Erforderlich ist deswegen eine ganzheitlich und wissenschaftlich fundierte Betrachtung der räumlichen und sozialen Situation dieses Raumes und daraus abgeleiteten Umsetzungsideen.

 


Petitum/Beschluss:

 

Wir beantragen daher, die Bezirksversammlung möge beschließen:

 

1. Der Bezirksamtsleiter und das vorsitzende Mitglied der Bezirksversammlung fragen bei dem Fachbereich Stadtplanung der HafenCity Universität Hamburg an, ob sich im Zuge des Masterstudiums Stadtplanung ein M1- oder M2-Projekt von Studentinnen und Studenten mit der Gestaltung und Situation in dem Bereich Serrahnufer / Kampdeich, zwischen der Bergedorfer Straße und Stuhlrohrstraße, befassen kann.

Ziel des Projektes soll sein,

1.1.              Ideen für eine gestalterische und räumlich Aufwertung des Fußgängerbereichs zu entwerfen.
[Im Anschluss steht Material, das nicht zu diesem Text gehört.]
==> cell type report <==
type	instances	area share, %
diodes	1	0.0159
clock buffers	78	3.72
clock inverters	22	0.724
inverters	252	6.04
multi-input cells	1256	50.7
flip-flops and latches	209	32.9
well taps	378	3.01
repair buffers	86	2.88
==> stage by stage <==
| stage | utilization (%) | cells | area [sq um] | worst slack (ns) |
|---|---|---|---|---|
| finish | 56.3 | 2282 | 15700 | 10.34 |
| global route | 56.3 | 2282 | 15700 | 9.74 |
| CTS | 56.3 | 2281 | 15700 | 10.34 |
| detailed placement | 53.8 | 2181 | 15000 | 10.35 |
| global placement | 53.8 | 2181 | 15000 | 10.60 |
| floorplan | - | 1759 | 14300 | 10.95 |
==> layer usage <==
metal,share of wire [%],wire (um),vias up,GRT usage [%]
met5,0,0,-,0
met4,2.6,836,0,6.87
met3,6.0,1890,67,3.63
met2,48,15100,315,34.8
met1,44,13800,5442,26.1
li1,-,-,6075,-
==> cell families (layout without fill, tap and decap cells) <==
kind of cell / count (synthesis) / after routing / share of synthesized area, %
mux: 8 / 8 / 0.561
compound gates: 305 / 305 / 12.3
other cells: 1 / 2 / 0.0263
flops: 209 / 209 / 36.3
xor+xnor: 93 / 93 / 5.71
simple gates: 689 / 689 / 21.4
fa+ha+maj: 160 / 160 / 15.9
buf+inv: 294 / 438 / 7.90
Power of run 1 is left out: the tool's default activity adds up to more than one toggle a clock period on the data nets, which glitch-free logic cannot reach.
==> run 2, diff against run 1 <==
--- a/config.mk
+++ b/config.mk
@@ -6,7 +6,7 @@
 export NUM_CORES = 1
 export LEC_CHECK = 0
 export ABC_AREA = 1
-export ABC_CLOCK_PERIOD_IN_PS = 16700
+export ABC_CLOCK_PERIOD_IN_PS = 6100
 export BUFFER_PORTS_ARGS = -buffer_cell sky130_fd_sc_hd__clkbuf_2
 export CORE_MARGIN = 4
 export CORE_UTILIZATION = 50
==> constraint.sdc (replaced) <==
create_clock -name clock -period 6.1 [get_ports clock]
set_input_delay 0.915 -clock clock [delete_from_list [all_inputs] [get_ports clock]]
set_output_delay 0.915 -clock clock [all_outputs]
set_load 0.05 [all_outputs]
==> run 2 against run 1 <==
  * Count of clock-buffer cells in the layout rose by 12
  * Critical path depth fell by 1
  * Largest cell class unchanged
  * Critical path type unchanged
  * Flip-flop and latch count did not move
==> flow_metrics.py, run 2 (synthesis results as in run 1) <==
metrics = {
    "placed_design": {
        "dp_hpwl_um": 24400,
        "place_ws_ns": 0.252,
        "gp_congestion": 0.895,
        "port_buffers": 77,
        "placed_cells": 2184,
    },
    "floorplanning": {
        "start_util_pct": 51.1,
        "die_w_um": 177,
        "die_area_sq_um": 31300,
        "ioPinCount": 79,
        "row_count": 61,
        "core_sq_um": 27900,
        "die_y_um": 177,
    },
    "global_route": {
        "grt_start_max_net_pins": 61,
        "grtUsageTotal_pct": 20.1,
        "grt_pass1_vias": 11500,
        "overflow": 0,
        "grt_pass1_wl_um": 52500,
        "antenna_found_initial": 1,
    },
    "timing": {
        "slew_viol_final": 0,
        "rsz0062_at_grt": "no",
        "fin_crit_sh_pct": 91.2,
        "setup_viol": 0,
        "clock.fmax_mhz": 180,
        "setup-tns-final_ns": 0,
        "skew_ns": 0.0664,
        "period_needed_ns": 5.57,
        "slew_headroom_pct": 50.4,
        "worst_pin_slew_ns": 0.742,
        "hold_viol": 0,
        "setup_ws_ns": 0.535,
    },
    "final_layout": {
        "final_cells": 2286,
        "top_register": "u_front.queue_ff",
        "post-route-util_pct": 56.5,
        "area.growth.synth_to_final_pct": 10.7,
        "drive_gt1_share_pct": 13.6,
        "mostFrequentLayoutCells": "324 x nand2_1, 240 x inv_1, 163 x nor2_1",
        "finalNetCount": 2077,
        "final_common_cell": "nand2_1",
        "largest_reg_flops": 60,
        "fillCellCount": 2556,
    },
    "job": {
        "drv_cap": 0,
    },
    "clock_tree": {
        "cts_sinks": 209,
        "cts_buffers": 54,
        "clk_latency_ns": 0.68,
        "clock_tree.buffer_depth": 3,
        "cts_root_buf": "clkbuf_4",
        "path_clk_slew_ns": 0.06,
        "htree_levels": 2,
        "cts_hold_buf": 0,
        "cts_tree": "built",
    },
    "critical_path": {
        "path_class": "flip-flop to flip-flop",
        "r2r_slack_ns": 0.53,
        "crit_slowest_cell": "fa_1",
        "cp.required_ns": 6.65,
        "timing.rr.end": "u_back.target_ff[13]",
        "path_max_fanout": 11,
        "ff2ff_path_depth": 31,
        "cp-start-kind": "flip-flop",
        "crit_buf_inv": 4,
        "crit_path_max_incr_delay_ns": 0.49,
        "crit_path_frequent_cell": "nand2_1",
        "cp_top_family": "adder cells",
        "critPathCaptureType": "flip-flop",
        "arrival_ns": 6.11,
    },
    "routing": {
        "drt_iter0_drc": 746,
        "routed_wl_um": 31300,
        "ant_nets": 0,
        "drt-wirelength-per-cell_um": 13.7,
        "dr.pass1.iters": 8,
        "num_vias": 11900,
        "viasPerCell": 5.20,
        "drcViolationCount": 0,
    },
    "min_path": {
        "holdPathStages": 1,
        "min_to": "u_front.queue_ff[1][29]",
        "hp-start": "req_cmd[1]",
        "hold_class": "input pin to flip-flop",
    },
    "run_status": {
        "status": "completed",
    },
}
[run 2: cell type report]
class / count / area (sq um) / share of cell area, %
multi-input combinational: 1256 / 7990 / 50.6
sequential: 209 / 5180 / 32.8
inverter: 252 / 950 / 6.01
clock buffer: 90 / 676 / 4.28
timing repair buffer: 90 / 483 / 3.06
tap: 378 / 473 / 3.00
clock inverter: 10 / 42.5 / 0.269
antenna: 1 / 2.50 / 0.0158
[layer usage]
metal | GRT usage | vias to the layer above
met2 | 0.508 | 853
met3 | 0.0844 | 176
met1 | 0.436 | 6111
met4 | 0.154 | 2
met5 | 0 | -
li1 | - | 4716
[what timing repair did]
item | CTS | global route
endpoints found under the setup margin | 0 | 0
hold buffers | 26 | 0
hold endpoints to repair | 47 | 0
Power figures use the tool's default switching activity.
<file path="config.mk">
export PLATFORM = sky130hd
export DESIGN_NAME = ugpb_ram
export DESIGN_NICKNAME = d
export VERILOG_FILES = /design/src/sv/ugpb_ram.sv
export SDC_FILE = /design/constraint.sdc
export NUM_CORES = 2
export LEC_CHECK = 0
export BUFFER_PORTS_ARGS = -buffer_cell sky130_fd_sc_hd__buf_2
export CAP_MARGIN = 15
export CORE_ASPECT_RATIO = 1.1
export CORE_MARGIN = 2
export CORE_UTILIZATION = 45
export DETAILED_ROUTE_END_ITERATION = 6
export SLEW_MARGIN = 20
export SYNTH_ARGS = -nofsm -noshare
export SYNTH_HDL_FRONTEND = slang
export SYNTH_SLANG_ARGS = --single-unit
</file>
<file path="constraint.sdc">
create_clock -name clk -period 2.8 [get_ports clk]
set_input_delay 0.56 -clock clk [delete_from_list [all_inputs] [get_ports clk]]
set_output_delay 0.56 -clock clk [all_outputs]
set_load 0.01 [all_outputs]
</file>
<file path="src/sv/ugpb_ram.sv">
// Generic single-write, single-read synchronous RAM with registered read data.
module ugpb_ram #(
  parameter int WIDTH = 8,
  parameter int DEPTH = 256
) (
  input  logic                     clk,
  input  logic                     we,
  input  logic [$clog2(DEPTH)-1:0] waddr,
  input  logic [WIDTH-1:0]         wdata,
  input  logic                     re,
  input  logic [$clog2(DEPTH)-1:0] raddr,
  output logic [WIDTH-1:0]         rdata
);

  logic [WIDTH-1:0] mem [DEPTH];

  // Write port
  always_ff @(posedge clk) begin
    if (we) begin
      mem[waddr] <= wdata;
    end
  end

  // Registered read, old data on a same-address write
  always_ff @(posedge clk) begin
    if (re) begin
      rdata <= mem[raddr];
    end
  end

endmodule

</file>
==> metrics.txt <==
status finished, final reports clean; commonest cells after routing, fill and taps aside edfxtp_1, buf_4, mux4_2; Tot Pwr 63,440 uW; final setup violation count 0; Remaining DRCs 0; YS warnings 0; R2R depth 6; part of the power in the clock network about two fifths; critical path type reg -> reg; Detail Placement HPWL 133,000 um; relative slew slack 42.74%; flops & latches, synth 2,056; chip height approximately 450 um; Post-synth EDFFs 2,056; first-pass GRT wire length just under 300,000 um; Final min period 2667 ps; main flop type after synthesis edfxtp_1; Seq/Total Area, Yosys 77.53%; Arr. time, crit path 3250 ps; clk sinks 2,056; P_leak 0.03059 uW; crit path max fanout 1; Core Util, Final a little over half; row cnt 161; Die ar. 0.1804 mm^2; Syn-to-layout area delta 18.51%; CP Launch Type register; Seq pwr share 53.5%; FFs w/ async S/R, synth 0%; GP Congestion 0.8641; Hold Crit Depth 1; Peak Freq 374.9 MHz; Non-Filler Instances 7,004; cell count after placement 6,636; number of buffers created by CTS 196; layout cells sized above 1 32.84%; detailed-route vias per instance a little under 6; Pins Over Slew Limit 0; H-tree depth 4; Logic pwr share approximately 5.7%; die extent in x 405.1 um; largest net degree at the start of global routing 95; Cell variety after synth 54; Post-Syn Area per Cell 21.33 um^2; vias in the first global route ~41,000; worst hold margin 105.4 ps; Initial Util 45.39%; Core Box Area 0.1755 mm^2; register area 0.06174 mm^2; total wire length 201,400 um; clock latency on the worst-skew pair between 800 and 900 ps; GR Util All Layers a little under a quarter; PwrDens 672.2 mW/mm^2; area of the multi-input gates 0.01656 mm^2; GRT overflow 0; Sw Share 21.14%; CTS tree built; Peak supply drop 0.0005727 V; crit path capture type register; period utilization 95.27%; Max-Cap Viols 0; type of the most critical hold path in -> reg; Worst-Margin Slew 859.0 ps; Layout Nets 4,498; Post-Place Setup Slack -1053 ps; largest cells by area after synthesis edfxtp_1, mux4_2, mux2i_1; final worst slack between 100 and 150 ps; Max Clock Skew 30.65 ps; Iteration-0 DRC Markers 4,297; Post-Syn Nets 3,760; Cells after Synth approximately 3,700; antenna violations before repair 14; Max Root-Sink Buffers 3; Top Ports 35; Hold Vio Cnt, Final 0; Synth area leader edfxtp_1; commonest non-fill, non-tap cell in the layout edfxtp_1; Wirelength per Cell 28.75 um; RSZ-0062 raised after global routing false; IO Port Bufs 34; antenna-violating nets left 0; DRT Pass-1 Iters 5; Clock Tree Root clkbuf_16; clk slew on worst S/H paths ~60 ps; post-synth top area share 77.53%; Fillers between 10,000 and 15,000; Pint ~50,000 uW; Vias 40,500; switching pwr 13,410 uW; mapped cell area ~0.080 mm^2; Data required, critical path 3380 ps
## final timing paths
path,startpoint,to,slack [ps]
max,mem[84][0],rdata[0],130
min,re,rdata[4],110
max reg2reg,mem[84][0],rdata[0],130
min reg2reg,mem[22][0],rdata[0],1260
## state kept, by name, indices dropped and copies added (netlist names)
| register | cells |
|---|---|
| mem | 2048 |
| rdata | 8 |
## cells by family after synthesis
| kind of cell | synth area share [%] |
|---|---|
| flip-flops | 77.53 |
| multiplexers | 14.60 |
| buffers and inverters | 1.829 |
| AO/OA/AOI/OAI | 3.416 |
| AND/OR/NAND/NOR | 2.625 |
## synth_stat cells, drive strengths merged (12+ instances only)
cell,instances
a211oi,16
a21oi,96
a221oi,14
a22oi,133
buf,122
clkbuf,111
edfxtp,2056
mux2i,134
mux4,456
nand2,33
nand3,34
nor2,282
nor2b,31
nor3,22
nor4,27
o21ai,12
o221ai,47
o22ai,28
## cell type report
type / instances / share of cell area, %
Sequential cell: 2056 / 65.42
Multi-Input combinational cell: 1442 / 17.55
Timing Repair Buffer: 773 / 7.265
Clock buffer: 243 / 5.587
Tap cell: 2363 / 3.133
Clock inverter: 118 / 1.023
Antenna cell: 7 / 0.01856
Inverter: 2 / 0.007954
## critical path, stage by stage (launching register included)
cell,delay (ps)
edfxtp_1,370
mux4_2,480
mux4_2,540
nor2b_1,190
nor4_2,530
buf_4,240
nor4_2,50
## layer usage
layer	wire (um)	vias to the layer above	GRT usage (%)
li1	-	17190	-
met4	6502	10	7.948
met2	99690	1454	36.88
met1	81930	21530	30.70
met3	13160	313	3.738
met5	81	-	0
## what timing repair did
| item | CTS | global route |
|---|---|---|
| buffers inserted | 0 | 0 |
| resized for setup | 3 | 4 |
| hold buffers | 0 | 0 |
| hold endpoints to repair | 0 | 0 |
| setup endpoints to repair | 3 | 3 |
| cloned | 0 | 0 |
## metrics by stage
stage | setup TNS, ps | instance area (um^2)
after detailed placement | -5628 | 88080
after global routing | 0 | 94360
after global placement | -8461 | 88030
after floorplan | 0 | 79640
final | 0 | 94380
after CTS | 0 | 94330
## power by group through the flow
stage	clock, uW	sequential (uW)	combinational (uW)
after global placement	0	34600	3590
after detailed placement	0	34600	3640
final	25900	34000	3610
after floorplan	0	34600	1650
after global routing	27400	33900	3820
after CTS	26300	34000	3650
(Power assumes the default switching activity.)
`src/sv/ugpb_pkg.sv`:
```
// Shared constants, codes and types of the uniform grid particle binning core.
package ugpb_pkg;

  // Grid and table sizes
  localparam int MAX_GRID_LENGTH = 16;
  localparam int MAX_SLOTS       = 8;
  localparam int MAX_PARTICLES   = 1024;

  localparam int VOXELS  = MAX_GRID_LENGTH * MAX_GRID_LENGTH * MAX_GRID_LENGTH;
  localparam int VOX_W   = $clog2(VOXELS);
  localparam int GRID_W  = $clog2(MAX_GRID_LENGTH);
  localparam int SLOT_W  = $clog2(MAX_SLOTS);
  localparam int CNT_W   = $clog2(MAX_SLOTS + 1);
  localparam int PART_W  = $clog2(MAX_PARTICLES);
  localparam int LSQ_W   = $clog2(MAX_GRID_LENGTH * MAX_GRID_LENGTH + 1);
  localparam int STORE_W = VOX_W + SLOT_W;

  // Field widths fixed by the interface
  localparam int COORD_W = 6;
  localparam int GL_W    = 5;
  localparam int SPV_W   = 4;
  localparam int STAT_W  = 2;
  localparam int OUT_IDX_W  = 12;
  localparam int OUT_SLOT_W = 3;
  localparam int OUT_NUM_W  = 10;

  localparam int IN_DW    = 24;
  localparam int OUT_DW   = 32;
  localparam int CFG_AW   = 1;
  localparam int CFG_DW   = 5;

  // Register indexes
  localparam logic [CFG_AW-1:0] REG_GRID_LENGTH = 1'b0;
  localparam logic [CFG_AW-1:0] REG_SLOTS       = 1'b1;

  // Commands
  localparam logic CMD_CLEAR  = 1'b0;
  localparam logic CMD_INSERT = 1'b1;

  // Result status codes
  typedef enum logic [STAT_W-1:0] {
    STAT_STORED  = 2'd0,
    STAT_OUTSIDE = 2'd1,
    STAT_FULL    = 2'd2,
    STAT_CLEARED = 2'd3
  } status_t;

  // Location of one particle in the grid
  typedef struct packed {
    logic             in_range;
    logic [VOX_W-1:0] flat;
  } vox_loc_t;

endpackage

```
`src/sv/ugpb_flatten.sv`:
```
// Range check of the voxel coordinates and flattening to a voxel number.
module ugpb_flatten (
  input  logic signed [ugpb_pkg::COORD_W-1:0] voxel_x,
  input  logic signed [ugpb_pkg::COORD_W-1:0] voxel_y,
  input  logic signed [ugpb_pkg::COORD_W-1:0] voxel_z,
  input  logic        [ugpb_pkg::GL_W-1:0]    len_eff,
  input  logic        [ugpb_pkg::LSQ_W-1:0]   len_sq,
  output ugpb_pkg::vox_loc_t                  loc
);
  import ugpb_pkg::*;

  logic x_ok, y_ok, z_ok;
  logic [GRID_W-1:0] x_idx, y_idx, z_idx;

  // Reject negative coordinates and those past the grid edge
  always_comb begin
    x_ok = !voxel_x[COORD_W-1] && (GL_W'(voxel_x[COORD_W-2:0]) < len_eff);
    y_ok = !voxel_y[COORD_W-1] && (GL_W'(voxel_y[COORD_W-2:0]) < len_eff);
    z_ok = !voxel_z[COORD_W-1] && (GL_W'(voxel_z[COORD_W-2:0]) < len_eff);
    x_idx = voxel_x[GRID_W-1:0];
    y_idx = voxel_y[GRID_W-1:0];
    z_idx = voxel_z[GRID_W-1:0];
  end

  // Flatten as x*L*L + y*L + z
  always_comb begin
    loc.in_range = x_ok && y_ok && z_ok;
    loc.flat     = (VOX_W'(x_idx) * VOX_W'(len_sq)) +
                   (VOX_W'(y_idx) * VOX_W'(len_eff)) +
                   VOX_W'(z_idx);
  end

endmodule

```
Dabei soll das Mahnmal für die Zwangsarbeiter in dem Entwurf besonders bedacht werden. Die Ideen können auch anknüpfen an die geplante Neugestaltung des Bergedorfer Hafens.

1.2.              Ideen für eine landschaftsplanerische und strukturelle Aufwertung des Serrahnufers zu entwerfen.

1.3.              sich eindringlich mit der Situation der suchtkranken Menschen zu befassen, die sich aktuell in diesem Bereich aufhalten, und Lösungsansätze für die Betreuung und räumliche Situation der Menschen zu entwerfen. 

 

2. Das Bezirksamt stellt den Studentinnen und Studenten alle relevanten Informationen und Daten zur Verfügung, die sie für ihre Arbeit benötigen. Außerdem sollen alle Dezernate und Abteilungen des Bezirksamtes den Studentinnen und Studenten beratend zur Verfügung stehen. Ferner stellt das Bezirksamt die notwendigen Kontakte zu anderen Institutionen und Personen her, die für die Arbeit der Studentinnen und Studenten erforderlich sind.

 

3. Das Bezirksamt prüft während der Projektphase die Finanzierungsmöglichkeiten einer gestalterischen und räumlichen Aufwertung. Dabei können sowohl investive Sondermittel der Bezirksversammlung bedacht werden als auch weitere bezirkliche und hamburgische Investitionstitel. Darüber hinaus wird das Bezirksamt  beauftragt, bei den anliegenden Einzelhändlern und dem Eigentümer des Fachmarktzentrums eine finanzielle Beteiligung an den möglichen Investitionsmaßnahmen einzuwerben.